June 6
1755 – Nathan Hale, patriot and Revolutionary War spy, is born in Coventry Connecticut.
1799 – Patrick Henry, American lawyer and politician, 1st Governor of Virginia dies, age 63 at Red Hill Virginia.
1813 – At the Battle of Stoney Creek, a British force under John Vincent defeats an American force twice its size under William Winder and John Chandler.
1844 – The Young Men’s Christian Association (YMCA) is founded in London.
1889 – In downtown Seattle, an accidentally overturned glue pot in the Clairmont and Company cabinet shop in the basement of the Pontius building starts “The Great Seattle Fire” which destroys 25 city blocks, including the entire downtown business district, 4 of the city’s wharves, and its railroad terminals, but only causing 1 known death
1894 – Governor Davis H. Waite orders the Colorado state militia to protect and support the the Western Federation of Miners workers engaged in the Cripple Creek miners’ strike.
1912 – On the Alaskan Katmai peninsula, the largest volcanic eruption of the 20th century forms the Novarupta volcano.
1918 – During the Battle of Belleau Wood in World War I, while attempting to recapture the wood at Château-Thierry, the U.S. Marine Corps suffers 1087 casualties, more than it has taken in total before, and its worst single day’s count until the Battle of Tarawa in 1943.

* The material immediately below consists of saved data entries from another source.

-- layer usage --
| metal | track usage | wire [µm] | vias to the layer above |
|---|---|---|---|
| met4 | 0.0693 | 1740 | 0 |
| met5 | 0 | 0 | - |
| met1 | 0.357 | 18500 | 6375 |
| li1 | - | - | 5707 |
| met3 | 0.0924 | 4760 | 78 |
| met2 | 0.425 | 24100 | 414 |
$ cat ./design.v
module mux_module (d_internal, d_internal__acc, d_internal__apx, acc__sel); 
parameter DATA_PATH_BITWIDTH= 16; 
input [(DATA_PATH_BITWIDTH -8 + DATA_PATH_BITWIDTH - 8) - 1 -11: 0] d_internal__apx;
input [(DATA_PATH_BITWIDTH + DATA_PATH_BITWIDTH) - 1 -11: 0] d_internal__acc;
input acc__sel; 
output [(DATA_PATH_BITWIDTH + DATA_PATH_BITWIDTH) - 1 -11: 0] d_internal;
assign d_internal [(DATA_PATH_BITWIDTH + DATA_PATH_BITWIDTH) - 1 - 11 : 16] = acc__sel ? d_internal__acc[(DATA_PATH_BITWIDTH + DATA_PATH_BITWIDTH) - 1 - 11: 16] : d_internal__apx;
assign  d_internal[15: 0] = acc__sel ? d_internal__acc[15: 0]:{(16){1'b0}};
endmodule
module conf_int_mul__noFF__arch_agnos__apx ( clk, racc, rapx, a, b, d);
   parameter OP_BITWIDTH = 16; 
   parameter DATA_PATH_BITWIDTH = 24;
   input clk;
   input racc;
   input rapx;
   input [DATA_PATH_BITWIDTH -1: 0] a;
   input [DATA_PATH_BITWIDTH -1 - 11: 0] b;
   output [(DATA_PATH_BITWIDTH - 8+ DATA_PATH_BITWIDTH - 8) - 1 - 11 : 0] d;
   assign d = $signed(a[25:8]) * $signed(b[14:8]);
endmodule
**flow/constraint.sdc**
```tcl
current_design config_int_add_inMux_truncation

set clk_period 14.1
set clk_io_pct 0.2

create_clock -name clk0 -period $clk_period [get_ports {clk}]

set non_clock_inputs [all_inputs -no_clocks]
set_input_delay [expr $clk_period * $clk_io_pct] -clock clk0 $non_clock_inputs
set_output_delay [expr $clk_period * $clk_io_pct] -clock clk0 [all_outputs]
```
**flow/config.mk**
```make
export PLATFORM = sky130hd
export DESIGN_NAME = config_int_add_inMux_truncation
export DESIGN_NICKNAME = config_int_add_inMux_truncation
export VERILOG_FILES = /design/flow/design.v
export SDC_FILE = /design/flow/constraint.sdc
export NUM_CORES = 4
export LEC_CHECK = 1
export CORE_UTILIZATION = 40
```
**flow/run.sh**
```bash
#!/bin/bash
# OpenROAD 26Q1-2900-gdf79404cd8, Yosys 0.63+post, stock flow scripts
make -C /OpenROAD-flow-scripts/flow DESIGN_CONFIG=/design/flow/config.mk WORK_HOME=/design/flow/orfs finish
```
**flow/design.v**
```verilog
`timescale 1ns/1ps
module acc_int_add(
  a,
  b,
  c
);
parameter BWOP = 32;  
input  [BWOP-1:0]                                   a;
input  [BWOP-1:0]                                   b;
output [BWOP-1:0]                                   c;
wire   [BWOP- 1:0]                           c_pre;
assign c_pre = a + b;
assign c = c_pre[BWOP-1:0];
endmodule
`timescale 1ns/1ps
module config_int_add_inMux_truncation(
 clk,
 rst,
 apx_ctl,  
 a,
 b,
 c
);
parameter DATA_PATH_BITWIDTH = 32;  
parameter HRDWIRED_BITWIDTH = 0;  
input clk;
input rst;
input [DATA_PATH_BITWIDTH-1:0] a;
input [DATA_PATH_BITWIDTH-1:0] b;
output [DATA_PATH_BITWIDTH-1:0] c;
input apx_ctl;
reg [DATA_PATH_BITWIDTH-1:0]  reg_c;
wire [DATA_PATH_BITWIDTH-1:0]  w_c;
wire [DATA_PATH_BITWIDTH-1:0] a_apx;
wire [DATA_PATH_BITWIDTH-1:0] b_apx;
reg [DATA_PATH_BITWIDTH-1:0]  reg_a;
reg [DATA_PATH_BITWIDTH-1:0]  reg_b;
assign a_apx = apx_ctl ? {reg_a[DATA_PATH_BITWIDTH-1: HRDWIRED_BITWIDTH], {{HRDWIRED_BITWIDTH}{1'b0}}} : reg_a;
assign b_apx = apx_ctl ? {reg_b[DATA_PATH_BITWIDTH-1: HRDWIRED_BITWIDTH], {{HRDWIRED_BITWIDTH}{1'b0}}} : reg_b;
acc_int_add #(DATA_PATH_BITWIDTH) u0_ac (a_apx, b_apx, w_c);
always @(posedge clk or negedge rst)
begin
  if (~rst)
  begin
    reg_a <= #0.3 0;
    reg_b <= #0.3 0;
  end
  else 
  begin
      reg_a <= #0.1 a;
      reg_b <= #0.1 b;
  end
end
always @(posedge clk or negedge rst)
begin
  if (~rst)
  begin
    reg_c <= #0.3 0;
  end
  else 
  begin
    reg_c <= w_c;
  end
end
assign c = reg_c;
endmodule
```
==> impl_metrics.yaml <==
# generated from flow reports
critical_path:
  crit_family: "buffers and inverters"
  start_kind: "flop"
  cpPeakStageDelay_ns: 0.49
  r2r_setup_slack_ns: 11.32
  cp_data_arrival_time_ns: 1.19
  cp_max_fo: 1
  cp_num_buf_inv: 1
  worstSetupPathType: "flop to primary output"
  worst_path_max_delay_cell: "clkdlybuf4s50_1"
  crit_chain: "clkdlybuf4s50_1"
  rr_startpoint: "reg_a[0]"
  cp-end-kind: "primary output"
  cp.required_ns: 11.28
  crit_start: "reg_c[13]"
global_route:
  grt_pass1_vias: 3070
  antenna_found_initial: 0
  grt_pass1_wl_microns: 14590
  grt.total_usage: 0.1656
  grt_overflow: 0
  grt_max_degree: 63
clocking:
  cts.sinks: 96
  post-cts-setup-buffers: 0
  cts_tree: "built"
  cts-resized-gates: 0
  hold_buffers: 0
  cts-buffers-inserted: 9
  clockBufferDepth: 2
  cts_root_buffer: "clkbuf_8"
  clk_pin_slew_worst_paths_ns: 0.08
  htree_levels: 3
  clkLatencyLatePin_ns: 0.36
routing:
  antenna_cells: 0
  wl_per_cell_microns: 13.94
  vias: 3171
  firstDrtPassIters: 4
  first_iter_violations: 102
  ant_nets: 0
  drc: 0
  avgViaCountPerCell: 5.173
  routed_wl_microns: 8545
synth:
  yosys_area_sq_um: 4448
  ff_type: "dfrtp_1"
  ys_cells: 371
  ys_types: 67
  postSynthCellCount: 371
  synth-edff-count: 0
  async_flop_share: 1.000
  synth_seq_share: 0.5401
  yosys_warnings: 1
  syn_area_sq_um: 4448
  syn_avg_cell_area_sq_um: 11.99
  ys.flops: 96
min_path:
  worstHoldStart: "reg_b[0]"
  hold_path.class: "flop to flop"
final_timing:
  tightest_slew_ns: 0.7388
  finClkSkew_ns: 0.01046
  layout_min_cycle_time_ns: 4.008
  rsz0062_at_grt: "no"
  finalCritPeriodShare: 0.2843
  maxSlewHeadroom: 0.5075
  finalMaxSlewViolations: 0
  setup_violations: 0
  setup_tns_ns: 0
  max_freq_ghz: 0.2495
  hold_viol: 0
finish:
  fin_area_sq_um: 5690
  drive_gt1_frac: 0.05920
  area_growth_pct: 27.93
  mostFrequentLayoutCells: "96 x clkdlybuf4s50_1, 96 x dfrtp_1, 31 x ha_1, 28 x a21oi_1"
  fin_cells: 613
floorplanning:
  rows: 38
  chip_area_sq_um: 11550
  initCoreUtil: 0.4103
  ios: 99
  die_h_microns: 107.5
  core_sq_um: 10840
  die_w_microns: 107.5
placement:
  dpl.cell_count: 599
  gp_congestion: 0.8541
  numPortBuffers: 97
  placed_cell_area_sq_um: 5514
  dp_hpwl_microns: 6497
pwr:
  power_density_nw_per_um2: 110.2
  ir_worst_vdd_mv: 0.06774
  leakagePower_nw: 2.463
  finalPower_w: 0.0006270
job:
  warnings: 26
  max_cap_violations: 0
status:
  outcome: "completed"
==> layout make-up <==
class                           instances  area (sq um)
Sequential cell                        96          2402
Inverter                               11         41.29
Timing Repair Buffer                   98         975.9
Fill cell                             970          5150
Multi-Input combinational cell        254          1919
Clock inverter                          3         45.04
Clock buffer                           11         131.4
Tap cell                              140         175.2
==> logic make-up (layout without fill, tap and decap cells) <==
group,after synthesis,after routing,share of synthesized area
multiplexers,5,5,0.01153
adder cells (fa/ha/maj),32,32,0.09170
buffers and inverters,21,123,0.02841
AND/OR/NAND/NOR,87,87,0.1063
flip-flops,96,96,0.5401
XOR/XNOR,23,23,0.04529
AND-OR/OR-AND,107,107,0.1767
==> state kept, by name (all words and copies together) (netlist names) <==
name,cells
reg_c,32
reg_b,32
reg_a,32
==> layer usage <==
| metal | share of wire | up-vias | GRT usage |
|---|---|---|---|
| li1 | - | 1555 | - |
| met1 | 0.46 | 1526 | 0.2528 |
| met2 | 0.48 | 80 | 0.2668 |
| met3 | 0.051 | 10 | 0.02716 |
| met4 | 0.015 | 0 | 0.01859 |
| met5 | 0 | - | 0 |
==> synth_stat cells, types with 4 or more instances <==
master     n  share of area
nand2b_1   4         0.0056
dfrtp_1   96           0.54
nor2_1    20          0.017
a211oi_1   6          0.010
inv_1     11         0.0093
nand3_1    8         0.0090
and4_1     5         0.0098
a21oi_1   28          0.032
o211ai_1   5         0.0084
xor2_1    10          0.020
ha_1      31          0.087
nand4_1    5         0.0070
xnor2_1   13          0.026
o21a_1     4         0.0068
nand2_1   20          0.017
nor3_1     4         0.0045
o21ai_0   11          0.012
mux2i_1    4         0.0090
a21o_1    14          0.024
clkbuf_1   5         0.0042
==> power by group <==
part / total [W] / switching [W] / leakage (nW) / internal, W
registers: 0.000312 / 0.00000840 / 1.12 / 0.000303
logic: 0.000149 / 0.0000637 / 1.26 / 0.0000856
clock network: 0.000166 / 0.0000859 / 0.0815 / 0.0000801
==> metrics by stage <==
stage               setup slack, ns    util  hold slack (ns)
CTS                           10.07  0.5249           0.4836
floorplan                     10.97       -           0.4430
finish                        10.09  0.5249           0.4792
detailed placement            10.15  0.5087           0.4638
global route                  10.03  0.5249           0.5003
global placement              10.17  0.5087           0.4475
==> worst paths after layout <==
check	endpoint	depth (start not counted)
max in group asynchronous	reg_c[22]	2
worst min register to register	reg_c[0]	1
worst max-delay path	c[13]	1
min in group asynchronous	reg_c[1]	1
worst max register to register	reg_c[26]	8
worst min-delay path	reg_c[0]	1
Power figures rest on the tool's default switching activity, not on a simulated workload.
===== ./constraint.sdc =====
current_design config_int_add_clkGate

set clk_period 3.6
set clk_io_pct 0.2

create_clock -name clk0 -period $clk_period [get_ports {clk}]

set non_clock_inputs [all_inputs -no_clocks]
set_input_delay [expr $clk_period * $clk_io_pct] -clock clk0 $non_clock_inputs
set_output_delay [expr $clk_period * $clk_io_pct] -clock clk0 [all_outputs]

===== ./design.v =====
`timescale 1ns/1ps
module acc_int_add(
  a,
  b,
  c
);
parameter BWOP = 32;  
input  [BWOP-1:0]                                   a;
input  [BWOP-1:0]                                   b;
output [BWOP-1:0]                                   c;
wire   [BWOP- 1:0]                           c_pre;
assign c_pre = a + b;
assign c = c_pre[BWOP-1:0];
endmodule
`timescale 1ns/1ps
module config_int_add_clkGate(
 clk,
 rst,
 reg_en, 
 a,
 b,
 c
);
parameter DATA_PATH_BITWIDTH = 32;   
parameter CLKGATED_BITWIDTH = 16;  
input clk;
input rst;
input [DATA_PATH_BITWIDTH-1:0] a;
input [DATA_PATH_BITWIDTH-1:0] b;
output [DATA_PATH_BITWIDTH-1:0] c;
input reg_en;
reg [DATA_PATH_BITWIDTH-1:0]  reg_a;
reg [DATA_PATH_BITWIDTH-1:0]  reg_b;
reg [DATA_PATH_BITWIDTH-1:0]  reg_c;
reg reg_en_reg; 
reg rst_reg;
wire [DATA_PATH_BITWIDTH-1:0]  w_c;
acc_int_add #(DATA_PATH_BITWIDTH) u0_ac (reg_a, reg_b, w_c);  
always @(posedge clk or negedge rst)
begin
  if (~rst)
  begin
      reg_en_reg <= 0;
      rst_reg <= 0;
  end
  else if (rst)
  begin
      reg_en_reg <= reg_en; 
      rst_reg <= rst;
  end
end
always @(posedge clk or negedge rst_reg)
begin
  if (~rst_reg)
  begin
    reg_a[DATA_PATH_BITWIDTH -1: CLKGATED_BITWIDTH] <= #0.1 0;
    reg_b[DATA_PATH_BITWIDTH -1: CLKGATED_BITWIDTH] <= #0.1 0;
  end
  else 
  begin
    reg_a[DATA_PATH_BITWIDTH-1: CLKGATED_BITWIDTH] <= a[DATA_PATH_BITWIDTH-1:CLKGATED_BITWIDTH];
    reg_b[DATA_PATH_BITWIDTH-1: CLKGATED_BITWIDTH] <= b[DATA_PATH_BITWIDTH-1:CLKGATED_BITWIDTH];
  end
end
always @(posedge clk or negedge rst_reg)
begin
  if (~rst_reg)
  begin
    reg_a[CLKGATED_BITWIDTH-1:0] <= #0.1 0;
    reg_b[CLKGATED_BITWIDTH-1:0] <= #0.1 0;
  end
  else if (rst_reg && reg_en_reg)
  begin
    reg_a[CLKGATED_BITWIDTH-1:0] <= a[CLKGATED_BITWIDTH-1:0];
    reg_b[CLKGATED_BITWIDTH-1:0] <= b[CLKGATED_BITWIDTH-1:0];
  end
end
always @(posedge clk or negedge rst_reg)
begin
  if (~rst_reg)
  begin
    reg_c[DATA_PATH_BITWIDTH -1: CLKGATED_BITWIDTH] <= #0.1 0;
  end
  else 
  begin
    reg_c[DATA_PATH_BITWIDTH-1: CLKGATED_BITWIDTH] <= w_c[DATA_PATH_BITWIDTH-1:CLKGATED_BITWIDTH];
  end
end
always @(posedge clk or negedge rst_reg)
begin
  if (~rst_reg)
  begin
    reg_c[CLKGATED_BITWIDTH-1:0] <= #0.1 0;
  end
  else if (rst_reg && reg_en_reg)
  begin
    reg_c[CLKGATED_BITWIDTH-1:0] <= w_c[CLKGATED_BITWIDTH-1:0];
  end
end
assign c = reg_c;
endmodule

===== ./config.mk =====
export PLATFORM = sky130hd
export DESIGN_NAME = config_int_add_clkGate
export DESIGN_NICKNAME = config_int_add_clkGate
export VERILOG_FILES = /design/flow/design.v
export SDC_FILE = /design/flow/constraint.sdc
export NUM_CORES = 4
export LEC_CHECK = 1
export CORE_UTILIZATION = 50

===== ./run.sh =====
#!/bin/bash
# OpenROAD 26Q1-2900-gdf79404cd8, Yosys 0.63+post, stock flow scripts
make -C /OpenROAD-flow-scripts/flow DESIGN_CONFIG=/design/flow/config.mk WORK_HOME=/design/flow/orfs finish

==> flow_summary.ini <==
; synthesis and place-and-route metrics
[power]
p_leak_nw = 2.49
powerDensity_nw_per_um2 = 522
total_power_mw = 3.29
vdd_ir_drop_max_uv = 381

[critical_path]
worst-path-max-fanout = 4
cp.required_ps = 3890
r2r_slack_ps = 1140
setup.worst_path.start = reg_a[0]
startpoint_type = flop
cp-end-kind = flop
r2r-start = reg_a[0]
arrival_ps = 2760
critPathKind = flop to flop

[yosys]
yosysChipArea_sq_um = 5040
synth_async_sr_flop_share = 1.00
xor_share = 0.0434
synthFlopType = dfrtp_1
ys.warnings.count = 1
yosysTopAreaCell = dfrtp_1
aoi_share = 0.167
muxShareOfSynthArea = 0.0821
topCombFamilyByArea = AND-OR/OR-AND gates
adder_share = 0.0809
most_common_cell = dfrtp_1
avgSynthCellArea_sq_um = 10.8
edf_count = 0
yosysTopAreaCellShare = 0.486
syn_inst = 467
ys_seq_share = 0.486
synth.area.top_cells = dfrtp_1, mux2_2, ha_1, a21oi_1, nand2_1
ys_sh_simple = 0.118
netlist_area_sq_um = 5040
ys.flops = 98
synth_cell_types = 59
common_cells = dfrtp_1, nand2_1, a21oi_1, mux2_2, ha_1
yosysCellCount = 467

[cts]
post_cts_buffers = 0
cts_tree = built
cts_max_path_buffers = 2
postCtsResizedCells = 0
cts_max_level = 3
postCtsHoldBufs = 0
cts-root-buf = clkbuf_8
clock_sinks = 98
cts.clk_slew.worst_paths_ps = 80
cts_made_buffers = 9
clkLatencyLatePin_ps = 370

[route]
via_count = 3803
wl_per_cell_um = 15.3
drtAntennaViolNets = 0
diodes = 0
avgViaCountPerCell = 5.46
detail_route.iter0.violations = 103
drc = 0
dr.pass1.iters = 4
wl_um = 10700

[timing]
setup_tns_ps = 0
fmax_mhz = 406
slew-limit-headroom = 0.470
final.setup_skew_ps = 8.49
finalHoldWorstSlack_ps = 342
slew_violations = 0
finalHoldViolations = 0
worst_slew_pin_slew_ps = 793
min_period_ps = 2460
grt_setup_unrepaired = no
setup_ws_ps = 1140
setup_violations = 0
finalClockPeriodUsage = 0.684

[job]
warnings = 26
cap_viol_max_count = 0

[placed_design]
portBuffers = 98
post-place-ws_ps = 1190
gp_congestion = 0.982
hpwl_um = 8200
place_area_sq_um = 6130
dp_cells = 681

[global_route]
grt_max_degree = 51
antenna_found_initial = 0
grt_pass1_vias = 3735
grt.total_usage = 0.222
grt_pass1_wl_um = 17300
grt_overflow = 0

[outcome]
outcome = finished, final reports clean

[floorplan]
die_w_um = 102
die_area_sq_um = 10500
fp_util = 0.516
die.size.y_um = 102
row_count = 36
core_sq_um = 9770
ios = 99

[cells_and_area]
reg.largest.list = reg_a: 32 flops, reg_b: 32 flops, reg_c: 32 flops
finish.utilization = 0.646
layoutNonFillerInstCount = 697
drive_above_1_share = 0.135
area_growth_pct = 25.2
final_area_sq_um = 6310

[worst_hold_path]
hp-class = flop to async pin
## report_power, final
group          switching (mW)  internal, mW
clock                   0.355         0.307
sequential              0.108          1.31
combinational           0.550         0.658
total                    1.01          2.28
## cell families (layout without fill, tap and decap cells)
group           after synthesis  in the layout
xor+xnor                     25             25
mux                          37             37
fa+ha+maj                    32             32
flops                        98             98
buf+inv                      27            124
simple gates                122            122
compound gates              126            126
## final cells by class
cell class	instances	area [sq um]
timing repair buffer	100	996
inverter	8	30.0
tap	133	166
sequential	98	2460
multi-input combinational	342	2480
clock buffer	14	173
fill	763	3460
clock inverter	2	10.0
## metal layers
layer | routed length, um | vias up | share of wire | global-route usage
li1 | - | 1869 | - | -
met1 | 5020 | 1829 | 0.47 | 0.340
met2 | 4980 | 90 | 0.47 | 0.345
met3 | 510 | 15 | 0.048 | 0.0480
met4 | 167 | 0 | 0.016 | 0.0341
met5 | 0 | - | 0 | 0
## worst paths after layout
check,cells after the start,end
max,8,reg_c[22]
min,0,reg_a[14]
max reg2reg,8,reg_c[22]
min reg2reg,0,reg_a[14]
max in group asynchronous,1,reg_a[26]
min in group clk0,2,reg_c[2]
## layout by cell type (no fill, tap or decap), drive strengths merged, types with 7 or more instances in the layout
cell,instances
ha,31
a21oi,38
xor2,7
o21bai,7
nor2,28
inv,8
a31oi,7
clkdlybuf4s50,98
and2,7
nand3,7
xnor2,18
nor4,9
nand2,51
nand4,8
a21o,7
o21ai,37
mux2,35
dfrtp,98
clkbuf,14
## worst max-delay path: stages, from the launching register on
cell and delay (ps):
dfrtp_1 390, ha_1 250, fa_1 460, a211oi_2 310, o21ai_2 150, and2_2 220, a31oi_2 270, and2_1 220
xnor2_1 130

1925 – The original Chrysler Corporation is founded by Walter Chrysler from the remains of the Maxwell Motor Company.
1934 – As part of the ‘New Deal’, President Franklin D. Roosevelt signs the Securities Exchange Act into law, establishing the U.S. Securities and Exchange Commission.
1942 – During World War II, northwest of Midway island, U.S. Navy dive bombers flying off the carriers, Hornet, Yorktown and Enterprise, attack a Japanese invasion force and sink the Japanese navy cruiser Mikuma and 4 carriers; Akagi, Kaga, Soryu and Hiryu, which had participated in the attack on Pearl Harbor, 6 months earlier.
1944 – During World War II, 155,000 Allied troops begin the invasion of France with landings on Normandy beaches along with airborne parachute and glider assaults further inland.
1971 – Hughes Airwest Flight 706, a McDonnell Douglas DC-9, collides in midair with a Marine Corps F-4 Phantom jet over the San Gabriel Mountains, north of Los Angeles, killing all 49 passengers and crew aboard the commercial jet and the pilot of the fighter.
1985 – The grave of “Wolfgang Gerhard” is opened in Embu, Brazil. The remains are later proven to be those of Josef Mengele, Auschwitz’s “Angel of Death”.
2002 – A near Earth asteroid estimated at 10 meters in diameter explodes over the Mediterranean Sea between Greece and Libya. The explosion is estimated to have a force of 26 kilotons of TNT, slightly more powerful than the Nagasaki atomic bomb.